---------- Source data
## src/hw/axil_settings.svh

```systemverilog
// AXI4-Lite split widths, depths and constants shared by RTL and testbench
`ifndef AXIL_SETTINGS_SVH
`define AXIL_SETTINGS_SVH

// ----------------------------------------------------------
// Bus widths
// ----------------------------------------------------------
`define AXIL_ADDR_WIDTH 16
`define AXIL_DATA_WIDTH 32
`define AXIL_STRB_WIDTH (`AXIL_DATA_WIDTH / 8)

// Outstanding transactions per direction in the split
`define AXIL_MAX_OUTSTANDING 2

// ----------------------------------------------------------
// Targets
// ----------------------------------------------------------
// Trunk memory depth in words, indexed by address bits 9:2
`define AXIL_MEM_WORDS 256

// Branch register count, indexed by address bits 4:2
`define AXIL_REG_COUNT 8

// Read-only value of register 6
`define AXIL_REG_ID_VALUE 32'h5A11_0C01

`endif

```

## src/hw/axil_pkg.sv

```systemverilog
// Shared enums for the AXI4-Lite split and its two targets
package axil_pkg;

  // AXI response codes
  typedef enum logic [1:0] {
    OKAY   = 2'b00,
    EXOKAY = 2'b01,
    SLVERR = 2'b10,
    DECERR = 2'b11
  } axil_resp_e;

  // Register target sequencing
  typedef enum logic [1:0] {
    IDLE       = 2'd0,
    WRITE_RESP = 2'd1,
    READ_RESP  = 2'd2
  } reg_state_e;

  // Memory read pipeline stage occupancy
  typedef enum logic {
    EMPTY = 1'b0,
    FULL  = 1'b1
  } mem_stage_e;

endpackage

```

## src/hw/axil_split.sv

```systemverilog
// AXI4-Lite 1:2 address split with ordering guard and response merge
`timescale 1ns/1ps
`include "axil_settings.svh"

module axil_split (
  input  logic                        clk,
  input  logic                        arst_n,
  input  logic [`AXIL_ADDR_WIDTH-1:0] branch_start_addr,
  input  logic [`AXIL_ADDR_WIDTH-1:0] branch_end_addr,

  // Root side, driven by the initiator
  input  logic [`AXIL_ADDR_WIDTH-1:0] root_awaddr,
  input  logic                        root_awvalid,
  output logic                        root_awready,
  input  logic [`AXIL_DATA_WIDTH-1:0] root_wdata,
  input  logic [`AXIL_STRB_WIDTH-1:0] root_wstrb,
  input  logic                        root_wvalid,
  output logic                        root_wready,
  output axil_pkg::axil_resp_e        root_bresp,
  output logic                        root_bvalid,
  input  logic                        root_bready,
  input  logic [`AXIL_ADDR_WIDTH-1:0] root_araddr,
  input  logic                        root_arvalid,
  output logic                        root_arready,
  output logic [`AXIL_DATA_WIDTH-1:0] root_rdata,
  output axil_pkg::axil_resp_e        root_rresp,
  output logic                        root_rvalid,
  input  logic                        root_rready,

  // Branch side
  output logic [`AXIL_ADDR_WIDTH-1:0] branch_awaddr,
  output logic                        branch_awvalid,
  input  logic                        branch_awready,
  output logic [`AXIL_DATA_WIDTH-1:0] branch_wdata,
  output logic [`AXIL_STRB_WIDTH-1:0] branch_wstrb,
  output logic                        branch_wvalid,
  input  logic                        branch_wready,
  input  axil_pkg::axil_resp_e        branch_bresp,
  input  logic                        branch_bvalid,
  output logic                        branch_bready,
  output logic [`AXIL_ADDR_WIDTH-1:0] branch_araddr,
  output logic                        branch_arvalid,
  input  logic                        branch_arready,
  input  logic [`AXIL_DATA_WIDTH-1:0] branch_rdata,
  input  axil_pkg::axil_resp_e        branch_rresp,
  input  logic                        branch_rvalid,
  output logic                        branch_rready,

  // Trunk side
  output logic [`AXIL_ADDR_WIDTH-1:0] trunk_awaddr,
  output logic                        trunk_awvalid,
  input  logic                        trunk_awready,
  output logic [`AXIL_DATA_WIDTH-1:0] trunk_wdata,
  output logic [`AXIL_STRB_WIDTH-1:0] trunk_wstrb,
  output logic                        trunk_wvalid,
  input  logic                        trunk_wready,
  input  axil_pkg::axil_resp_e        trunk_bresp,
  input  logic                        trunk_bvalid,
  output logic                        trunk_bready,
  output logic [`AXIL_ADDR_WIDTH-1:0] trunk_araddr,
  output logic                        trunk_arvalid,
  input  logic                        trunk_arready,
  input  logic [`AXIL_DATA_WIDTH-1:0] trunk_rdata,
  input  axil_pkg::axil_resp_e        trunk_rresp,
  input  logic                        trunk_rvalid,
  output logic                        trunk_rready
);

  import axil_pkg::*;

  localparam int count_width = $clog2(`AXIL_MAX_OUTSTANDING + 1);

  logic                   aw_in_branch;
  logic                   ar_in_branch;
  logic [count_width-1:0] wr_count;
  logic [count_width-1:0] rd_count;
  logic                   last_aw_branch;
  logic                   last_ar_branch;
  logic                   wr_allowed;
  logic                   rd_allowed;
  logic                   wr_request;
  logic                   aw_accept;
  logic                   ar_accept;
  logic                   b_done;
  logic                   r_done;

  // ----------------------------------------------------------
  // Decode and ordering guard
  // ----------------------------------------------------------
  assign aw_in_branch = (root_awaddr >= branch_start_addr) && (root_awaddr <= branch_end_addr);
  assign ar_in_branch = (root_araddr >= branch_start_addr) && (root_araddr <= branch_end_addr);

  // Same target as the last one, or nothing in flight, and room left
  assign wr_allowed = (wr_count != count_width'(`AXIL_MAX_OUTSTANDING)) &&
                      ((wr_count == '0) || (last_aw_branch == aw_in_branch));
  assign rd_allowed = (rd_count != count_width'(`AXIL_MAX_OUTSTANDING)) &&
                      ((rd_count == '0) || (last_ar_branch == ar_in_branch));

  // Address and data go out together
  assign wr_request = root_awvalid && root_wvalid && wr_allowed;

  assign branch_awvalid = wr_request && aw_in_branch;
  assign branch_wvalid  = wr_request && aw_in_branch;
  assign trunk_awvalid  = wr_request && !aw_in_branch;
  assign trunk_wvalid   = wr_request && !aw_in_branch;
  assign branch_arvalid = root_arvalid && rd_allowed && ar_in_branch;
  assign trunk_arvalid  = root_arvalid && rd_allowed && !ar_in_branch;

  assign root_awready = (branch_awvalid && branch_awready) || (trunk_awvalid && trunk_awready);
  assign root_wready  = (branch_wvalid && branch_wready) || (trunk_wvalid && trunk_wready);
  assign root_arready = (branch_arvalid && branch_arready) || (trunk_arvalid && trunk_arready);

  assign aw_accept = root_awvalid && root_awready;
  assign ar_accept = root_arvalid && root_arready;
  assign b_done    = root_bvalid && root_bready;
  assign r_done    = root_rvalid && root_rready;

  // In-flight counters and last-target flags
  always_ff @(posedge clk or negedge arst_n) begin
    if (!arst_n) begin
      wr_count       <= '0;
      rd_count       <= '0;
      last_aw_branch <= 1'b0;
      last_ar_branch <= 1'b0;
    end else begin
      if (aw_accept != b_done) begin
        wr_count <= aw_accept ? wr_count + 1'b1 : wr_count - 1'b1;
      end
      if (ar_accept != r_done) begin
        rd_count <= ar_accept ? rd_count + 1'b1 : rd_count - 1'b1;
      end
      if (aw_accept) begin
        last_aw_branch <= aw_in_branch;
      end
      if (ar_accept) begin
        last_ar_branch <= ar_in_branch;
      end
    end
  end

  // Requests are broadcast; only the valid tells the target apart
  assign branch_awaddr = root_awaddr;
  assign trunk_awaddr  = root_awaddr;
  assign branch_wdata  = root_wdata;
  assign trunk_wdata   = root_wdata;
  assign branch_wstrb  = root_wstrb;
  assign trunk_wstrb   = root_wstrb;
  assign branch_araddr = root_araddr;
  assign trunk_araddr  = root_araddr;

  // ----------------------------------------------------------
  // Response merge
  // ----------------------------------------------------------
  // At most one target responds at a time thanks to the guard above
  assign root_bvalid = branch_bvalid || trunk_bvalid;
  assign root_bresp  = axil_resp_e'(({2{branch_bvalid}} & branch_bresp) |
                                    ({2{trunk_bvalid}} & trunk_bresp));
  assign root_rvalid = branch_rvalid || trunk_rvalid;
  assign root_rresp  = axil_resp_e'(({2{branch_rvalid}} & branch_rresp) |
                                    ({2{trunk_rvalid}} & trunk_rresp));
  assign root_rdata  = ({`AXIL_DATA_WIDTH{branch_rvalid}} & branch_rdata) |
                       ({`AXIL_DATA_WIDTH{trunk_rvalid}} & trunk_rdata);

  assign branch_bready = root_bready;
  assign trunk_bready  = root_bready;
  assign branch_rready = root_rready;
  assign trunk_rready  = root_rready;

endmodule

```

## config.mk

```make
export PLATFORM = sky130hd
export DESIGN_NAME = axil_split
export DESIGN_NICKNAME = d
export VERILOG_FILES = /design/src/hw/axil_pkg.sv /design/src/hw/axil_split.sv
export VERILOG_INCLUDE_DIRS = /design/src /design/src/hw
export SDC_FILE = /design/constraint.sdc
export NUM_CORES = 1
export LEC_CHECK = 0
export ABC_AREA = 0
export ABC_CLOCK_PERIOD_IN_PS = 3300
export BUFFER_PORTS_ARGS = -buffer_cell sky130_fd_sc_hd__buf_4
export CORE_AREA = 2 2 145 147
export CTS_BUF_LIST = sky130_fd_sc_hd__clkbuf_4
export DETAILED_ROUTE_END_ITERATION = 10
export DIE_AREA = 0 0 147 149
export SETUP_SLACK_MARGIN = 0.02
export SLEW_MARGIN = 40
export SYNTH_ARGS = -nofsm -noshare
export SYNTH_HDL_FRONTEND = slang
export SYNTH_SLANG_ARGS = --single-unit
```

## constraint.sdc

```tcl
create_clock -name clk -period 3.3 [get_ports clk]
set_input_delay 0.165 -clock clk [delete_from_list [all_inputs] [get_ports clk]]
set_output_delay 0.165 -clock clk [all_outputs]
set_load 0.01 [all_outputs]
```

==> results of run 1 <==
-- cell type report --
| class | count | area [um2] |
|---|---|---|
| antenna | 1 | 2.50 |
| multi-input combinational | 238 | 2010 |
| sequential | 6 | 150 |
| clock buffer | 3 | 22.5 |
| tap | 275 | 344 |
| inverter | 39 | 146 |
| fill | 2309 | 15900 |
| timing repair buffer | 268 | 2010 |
--------------------
§ Task goal
Show all lines from the data above in which the word "widths" appears.

§ Written answer
// AXI4-Lite split widths, depths and constants shared by RTL and testbench
// Bus widths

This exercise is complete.